• EXERCISE INSTRUCTIONS: Among the entries that follow, find the lines containing the string "register" and copy them.

Content starts

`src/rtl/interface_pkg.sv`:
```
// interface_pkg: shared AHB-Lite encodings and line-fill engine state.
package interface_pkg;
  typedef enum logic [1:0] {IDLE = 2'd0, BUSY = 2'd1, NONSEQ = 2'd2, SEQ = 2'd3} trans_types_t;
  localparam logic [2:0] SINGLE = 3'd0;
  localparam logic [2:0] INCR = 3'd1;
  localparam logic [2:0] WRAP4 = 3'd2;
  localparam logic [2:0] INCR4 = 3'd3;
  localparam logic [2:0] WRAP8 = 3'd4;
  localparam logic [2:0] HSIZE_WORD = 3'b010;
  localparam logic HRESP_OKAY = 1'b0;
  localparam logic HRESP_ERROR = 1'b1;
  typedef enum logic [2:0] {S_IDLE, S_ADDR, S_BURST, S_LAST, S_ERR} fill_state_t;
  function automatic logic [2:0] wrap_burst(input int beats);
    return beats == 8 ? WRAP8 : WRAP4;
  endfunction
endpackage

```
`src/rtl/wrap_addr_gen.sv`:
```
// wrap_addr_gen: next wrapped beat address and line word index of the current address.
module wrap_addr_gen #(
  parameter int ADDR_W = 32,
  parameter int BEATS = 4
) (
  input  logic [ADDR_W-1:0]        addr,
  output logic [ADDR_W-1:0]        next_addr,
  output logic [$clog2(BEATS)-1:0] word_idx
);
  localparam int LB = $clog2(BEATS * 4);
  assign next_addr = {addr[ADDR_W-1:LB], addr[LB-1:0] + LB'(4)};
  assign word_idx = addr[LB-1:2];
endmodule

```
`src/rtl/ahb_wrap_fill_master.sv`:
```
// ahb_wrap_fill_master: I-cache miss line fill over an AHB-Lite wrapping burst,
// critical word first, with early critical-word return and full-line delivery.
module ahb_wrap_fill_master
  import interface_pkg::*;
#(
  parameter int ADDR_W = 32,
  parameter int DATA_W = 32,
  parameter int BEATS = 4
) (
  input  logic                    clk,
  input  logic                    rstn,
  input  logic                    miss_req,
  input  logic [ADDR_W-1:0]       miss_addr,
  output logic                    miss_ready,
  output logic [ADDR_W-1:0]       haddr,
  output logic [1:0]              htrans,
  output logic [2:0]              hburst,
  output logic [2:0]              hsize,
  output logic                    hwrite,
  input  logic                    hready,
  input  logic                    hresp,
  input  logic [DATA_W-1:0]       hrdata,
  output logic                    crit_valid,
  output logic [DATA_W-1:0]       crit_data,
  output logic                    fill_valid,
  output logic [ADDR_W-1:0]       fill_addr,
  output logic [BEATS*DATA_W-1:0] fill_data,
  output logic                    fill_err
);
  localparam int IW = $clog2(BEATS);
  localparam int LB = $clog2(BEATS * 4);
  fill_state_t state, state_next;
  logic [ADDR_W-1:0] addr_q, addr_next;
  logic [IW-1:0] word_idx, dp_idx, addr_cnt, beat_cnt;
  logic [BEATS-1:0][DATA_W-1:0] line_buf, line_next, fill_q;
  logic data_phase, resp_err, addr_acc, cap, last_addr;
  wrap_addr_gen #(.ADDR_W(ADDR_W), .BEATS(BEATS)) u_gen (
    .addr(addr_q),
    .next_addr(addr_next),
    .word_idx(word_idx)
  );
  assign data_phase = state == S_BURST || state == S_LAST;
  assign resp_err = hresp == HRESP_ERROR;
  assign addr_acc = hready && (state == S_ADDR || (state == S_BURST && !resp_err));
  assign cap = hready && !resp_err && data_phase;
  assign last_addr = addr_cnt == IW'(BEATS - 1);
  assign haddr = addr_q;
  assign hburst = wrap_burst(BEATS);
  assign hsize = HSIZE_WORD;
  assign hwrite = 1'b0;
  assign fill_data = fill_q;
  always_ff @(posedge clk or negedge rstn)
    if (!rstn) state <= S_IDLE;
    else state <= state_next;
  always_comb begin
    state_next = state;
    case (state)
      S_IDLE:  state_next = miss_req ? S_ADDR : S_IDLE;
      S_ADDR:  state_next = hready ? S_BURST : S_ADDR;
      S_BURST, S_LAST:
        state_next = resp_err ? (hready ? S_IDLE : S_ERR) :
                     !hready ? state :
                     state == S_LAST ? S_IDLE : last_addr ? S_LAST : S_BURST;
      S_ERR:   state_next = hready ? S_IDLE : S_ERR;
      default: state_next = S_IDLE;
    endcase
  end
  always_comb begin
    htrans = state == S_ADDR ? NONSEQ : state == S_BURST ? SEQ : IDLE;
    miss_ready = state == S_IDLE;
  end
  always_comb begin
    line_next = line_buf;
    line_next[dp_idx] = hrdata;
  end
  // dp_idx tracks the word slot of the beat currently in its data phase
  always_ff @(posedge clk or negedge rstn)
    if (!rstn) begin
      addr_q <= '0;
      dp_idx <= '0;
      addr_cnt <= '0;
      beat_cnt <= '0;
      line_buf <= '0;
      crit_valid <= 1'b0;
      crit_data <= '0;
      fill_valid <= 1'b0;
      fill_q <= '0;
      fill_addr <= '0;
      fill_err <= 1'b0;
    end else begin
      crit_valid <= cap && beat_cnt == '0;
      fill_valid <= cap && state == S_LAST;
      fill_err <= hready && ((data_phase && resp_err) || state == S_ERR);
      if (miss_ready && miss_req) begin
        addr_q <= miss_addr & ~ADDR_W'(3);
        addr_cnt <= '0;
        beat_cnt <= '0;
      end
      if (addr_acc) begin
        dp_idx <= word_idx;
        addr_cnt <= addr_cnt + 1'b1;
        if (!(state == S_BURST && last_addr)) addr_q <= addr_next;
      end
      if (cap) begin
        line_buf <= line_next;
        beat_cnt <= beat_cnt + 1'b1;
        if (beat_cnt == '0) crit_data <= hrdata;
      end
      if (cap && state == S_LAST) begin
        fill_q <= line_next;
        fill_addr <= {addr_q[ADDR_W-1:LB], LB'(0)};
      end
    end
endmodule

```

Content ends
Content starts

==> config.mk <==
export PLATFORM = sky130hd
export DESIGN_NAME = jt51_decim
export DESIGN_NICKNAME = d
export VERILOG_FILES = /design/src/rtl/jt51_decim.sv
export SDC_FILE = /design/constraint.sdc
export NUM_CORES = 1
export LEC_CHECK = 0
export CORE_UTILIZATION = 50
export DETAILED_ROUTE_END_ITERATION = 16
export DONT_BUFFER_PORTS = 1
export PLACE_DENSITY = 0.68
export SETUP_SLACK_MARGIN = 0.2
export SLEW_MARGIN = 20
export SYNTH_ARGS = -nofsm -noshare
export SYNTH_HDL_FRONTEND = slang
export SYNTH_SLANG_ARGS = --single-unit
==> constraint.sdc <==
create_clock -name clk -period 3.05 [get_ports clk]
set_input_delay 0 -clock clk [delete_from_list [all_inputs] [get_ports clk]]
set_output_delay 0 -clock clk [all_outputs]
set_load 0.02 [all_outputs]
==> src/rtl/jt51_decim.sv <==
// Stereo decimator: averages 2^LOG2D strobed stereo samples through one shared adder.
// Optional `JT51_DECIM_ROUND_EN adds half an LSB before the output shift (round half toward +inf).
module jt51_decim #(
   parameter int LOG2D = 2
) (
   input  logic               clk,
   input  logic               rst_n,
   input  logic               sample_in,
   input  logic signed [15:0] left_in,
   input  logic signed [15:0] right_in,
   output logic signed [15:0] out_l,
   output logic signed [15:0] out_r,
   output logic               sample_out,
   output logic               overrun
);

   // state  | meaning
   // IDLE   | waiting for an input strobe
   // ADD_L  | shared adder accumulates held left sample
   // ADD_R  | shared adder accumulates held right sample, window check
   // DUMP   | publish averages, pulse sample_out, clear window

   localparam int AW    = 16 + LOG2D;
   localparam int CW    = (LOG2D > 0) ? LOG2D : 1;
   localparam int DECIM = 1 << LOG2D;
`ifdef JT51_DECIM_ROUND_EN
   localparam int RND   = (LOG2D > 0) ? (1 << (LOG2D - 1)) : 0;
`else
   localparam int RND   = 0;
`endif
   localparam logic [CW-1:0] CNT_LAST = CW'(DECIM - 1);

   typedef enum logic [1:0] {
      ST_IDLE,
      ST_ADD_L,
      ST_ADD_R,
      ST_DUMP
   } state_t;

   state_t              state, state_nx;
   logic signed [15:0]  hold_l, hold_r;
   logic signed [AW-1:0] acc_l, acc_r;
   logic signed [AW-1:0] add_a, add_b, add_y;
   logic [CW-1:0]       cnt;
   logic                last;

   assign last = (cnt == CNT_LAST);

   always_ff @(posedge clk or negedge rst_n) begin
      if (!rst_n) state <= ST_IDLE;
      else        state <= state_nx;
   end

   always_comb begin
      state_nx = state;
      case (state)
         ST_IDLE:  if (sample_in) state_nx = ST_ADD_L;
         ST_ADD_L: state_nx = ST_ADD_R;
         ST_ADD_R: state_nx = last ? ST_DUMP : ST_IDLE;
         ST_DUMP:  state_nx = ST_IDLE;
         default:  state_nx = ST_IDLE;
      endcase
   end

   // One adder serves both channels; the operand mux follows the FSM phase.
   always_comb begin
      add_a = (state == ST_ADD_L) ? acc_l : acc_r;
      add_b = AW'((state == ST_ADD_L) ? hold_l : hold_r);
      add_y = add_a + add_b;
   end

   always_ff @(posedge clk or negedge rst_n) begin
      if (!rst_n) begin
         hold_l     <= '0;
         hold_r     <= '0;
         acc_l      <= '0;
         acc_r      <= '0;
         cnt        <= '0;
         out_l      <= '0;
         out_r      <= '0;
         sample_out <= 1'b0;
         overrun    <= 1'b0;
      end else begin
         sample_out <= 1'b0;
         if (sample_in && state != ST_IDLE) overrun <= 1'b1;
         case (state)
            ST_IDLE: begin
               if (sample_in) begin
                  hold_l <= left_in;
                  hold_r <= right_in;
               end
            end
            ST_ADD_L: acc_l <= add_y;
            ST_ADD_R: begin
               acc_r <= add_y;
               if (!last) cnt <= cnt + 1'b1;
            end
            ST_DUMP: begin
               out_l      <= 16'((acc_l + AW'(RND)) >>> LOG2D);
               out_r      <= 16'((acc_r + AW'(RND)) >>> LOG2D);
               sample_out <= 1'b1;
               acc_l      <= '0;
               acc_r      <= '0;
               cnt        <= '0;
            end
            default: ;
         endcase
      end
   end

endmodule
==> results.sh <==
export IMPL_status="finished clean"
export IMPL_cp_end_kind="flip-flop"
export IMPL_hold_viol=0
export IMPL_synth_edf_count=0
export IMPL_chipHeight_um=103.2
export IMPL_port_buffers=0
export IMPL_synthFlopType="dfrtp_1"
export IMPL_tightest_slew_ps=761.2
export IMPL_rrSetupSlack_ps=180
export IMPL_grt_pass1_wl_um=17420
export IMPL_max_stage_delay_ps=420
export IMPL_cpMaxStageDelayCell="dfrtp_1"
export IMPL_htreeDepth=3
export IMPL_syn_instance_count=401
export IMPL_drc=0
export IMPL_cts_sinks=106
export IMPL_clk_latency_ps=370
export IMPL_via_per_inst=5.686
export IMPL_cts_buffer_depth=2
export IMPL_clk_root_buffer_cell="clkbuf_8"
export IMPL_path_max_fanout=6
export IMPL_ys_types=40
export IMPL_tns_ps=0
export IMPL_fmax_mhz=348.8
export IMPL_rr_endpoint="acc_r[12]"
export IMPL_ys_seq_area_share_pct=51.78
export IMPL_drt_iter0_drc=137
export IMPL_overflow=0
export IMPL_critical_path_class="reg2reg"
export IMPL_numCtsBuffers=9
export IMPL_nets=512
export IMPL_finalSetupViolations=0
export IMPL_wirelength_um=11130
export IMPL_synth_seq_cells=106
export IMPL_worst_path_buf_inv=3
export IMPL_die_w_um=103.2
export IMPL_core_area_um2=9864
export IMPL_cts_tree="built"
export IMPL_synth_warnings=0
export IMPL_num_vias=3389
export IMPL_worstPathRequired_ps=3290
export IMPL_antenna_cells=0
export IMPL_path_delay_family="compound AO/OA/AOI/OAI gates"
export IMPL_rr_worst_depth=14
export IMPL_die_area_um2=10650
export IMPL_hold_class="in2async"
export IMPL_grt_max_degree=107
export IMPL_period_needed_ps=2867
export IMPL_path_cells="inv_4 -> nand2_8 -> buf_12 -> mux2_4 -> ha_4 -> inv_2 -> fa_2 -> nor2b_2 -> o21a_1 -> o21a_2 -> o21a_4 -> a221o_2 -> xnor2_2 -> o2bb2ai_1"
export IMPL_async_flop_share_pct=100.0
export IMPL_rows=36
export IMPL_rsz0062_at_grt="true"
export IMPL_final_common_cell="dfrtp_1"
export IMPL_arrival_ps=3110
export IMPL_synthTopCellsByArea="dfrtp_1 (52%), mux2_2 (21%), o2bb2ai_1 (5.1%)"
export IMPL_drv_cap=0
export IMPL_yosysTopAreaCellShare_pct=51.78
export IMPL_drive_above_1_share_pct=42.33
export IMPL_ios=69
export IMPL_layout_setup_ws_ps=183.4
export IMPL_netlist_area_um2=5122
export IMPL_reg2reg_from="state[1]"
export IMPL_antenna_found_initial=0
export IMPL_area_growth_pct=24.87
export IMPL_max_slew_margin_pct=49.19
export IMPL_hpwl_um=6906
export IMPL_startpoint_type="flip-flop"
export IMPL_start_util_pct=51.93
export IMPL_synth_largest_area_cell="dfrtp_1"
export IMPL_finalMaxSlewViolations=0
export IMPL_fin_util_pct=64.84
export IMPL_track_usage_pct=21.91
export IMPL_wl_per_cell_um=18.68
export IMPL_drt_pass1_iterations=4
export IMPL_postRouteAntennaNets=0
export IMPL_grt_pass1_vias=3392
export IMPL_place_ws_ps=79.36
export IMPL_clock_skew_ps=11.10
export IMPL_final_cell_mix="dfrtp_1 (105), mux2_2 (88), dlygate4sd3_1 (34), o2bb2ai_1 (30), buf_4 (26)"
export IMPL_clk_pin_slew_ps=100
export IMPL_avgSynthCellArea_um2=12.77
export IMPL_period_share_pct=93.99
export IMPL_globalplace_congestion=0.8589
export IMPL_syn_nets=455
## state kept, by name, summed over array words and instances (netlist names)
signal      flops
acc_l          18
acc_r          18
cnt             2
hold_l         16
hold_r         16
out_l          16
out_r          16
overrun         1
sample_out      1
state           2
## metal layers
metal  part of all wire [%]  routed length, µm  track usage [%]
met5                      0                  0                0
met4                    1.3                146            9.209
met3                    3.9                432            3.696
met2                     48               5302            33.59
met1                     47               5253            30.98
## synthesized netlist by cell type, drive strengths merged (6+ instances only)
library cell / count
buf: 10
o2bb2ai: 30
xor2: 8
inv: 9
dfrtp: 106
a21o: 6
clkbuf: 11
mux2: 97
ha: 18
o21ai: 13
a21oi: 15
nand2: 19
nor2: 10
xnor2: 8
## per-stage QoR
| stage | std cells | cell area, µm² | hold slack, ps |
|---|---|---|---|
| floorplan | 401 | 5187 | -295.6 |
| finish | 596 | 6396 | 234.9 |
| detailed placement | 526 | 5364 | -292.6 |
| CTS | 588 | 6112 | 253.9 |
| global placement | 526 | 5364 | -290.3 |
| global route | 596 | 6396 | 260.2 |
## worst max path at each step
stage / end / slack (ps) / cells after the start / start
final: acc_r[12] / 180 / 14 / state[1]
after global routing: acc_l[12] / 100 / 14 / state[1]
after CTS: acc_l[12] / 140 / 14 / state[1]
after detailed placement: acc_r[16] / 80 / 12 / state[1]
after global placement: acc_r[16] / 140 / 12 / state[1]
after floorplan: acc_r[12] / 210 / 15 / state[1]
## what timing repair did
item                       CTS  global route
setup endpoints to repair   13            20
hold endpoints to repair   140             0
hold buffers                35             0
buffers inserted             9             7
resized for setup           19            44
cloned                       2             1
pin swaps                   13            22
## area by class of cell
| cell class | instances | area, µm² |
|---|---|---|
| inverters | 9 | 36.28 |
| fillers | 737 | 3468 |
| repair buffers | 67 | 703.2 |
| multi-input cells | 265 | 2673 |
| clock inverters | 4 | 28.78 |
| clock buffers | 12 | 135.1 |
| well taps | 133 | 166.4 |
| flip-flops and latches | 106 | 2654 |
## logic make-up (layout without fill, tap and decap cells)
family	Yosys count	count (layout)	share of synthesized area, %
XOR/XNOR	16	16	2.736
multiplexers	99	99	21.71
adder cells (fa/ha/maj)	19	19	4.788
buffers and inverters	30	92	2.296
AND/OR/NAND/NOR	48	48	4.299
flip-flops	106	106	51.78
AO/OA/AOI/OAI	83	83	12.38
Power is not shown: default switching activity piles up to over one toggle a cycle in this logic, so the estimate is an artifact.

Content ends
Content starts

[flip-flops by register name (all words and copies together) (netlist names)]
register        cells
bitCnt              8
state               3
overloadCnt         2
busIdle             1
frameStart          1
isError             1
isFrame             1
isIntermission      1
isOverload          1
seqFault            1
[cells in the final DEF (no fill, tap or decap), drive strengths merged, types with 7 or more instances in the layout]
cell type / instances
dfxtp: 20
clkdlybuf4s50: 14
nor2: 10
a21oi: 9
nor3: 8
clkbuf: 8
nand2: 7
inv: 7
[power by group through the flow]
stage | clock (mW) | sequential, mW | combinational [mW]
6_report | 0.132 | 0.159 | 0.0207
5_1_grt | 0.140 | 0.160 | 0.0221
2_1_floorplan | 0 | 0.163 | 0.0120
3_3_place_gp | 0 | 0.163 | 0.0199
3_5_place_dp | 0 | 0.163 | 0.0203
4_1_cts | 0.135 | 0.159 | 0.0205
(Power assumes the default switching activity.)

Content ends

• SOLUTION FOR THIS EXERCISE:
[flip-flops by register name (all words and copies together) (netlist names)]
register        cells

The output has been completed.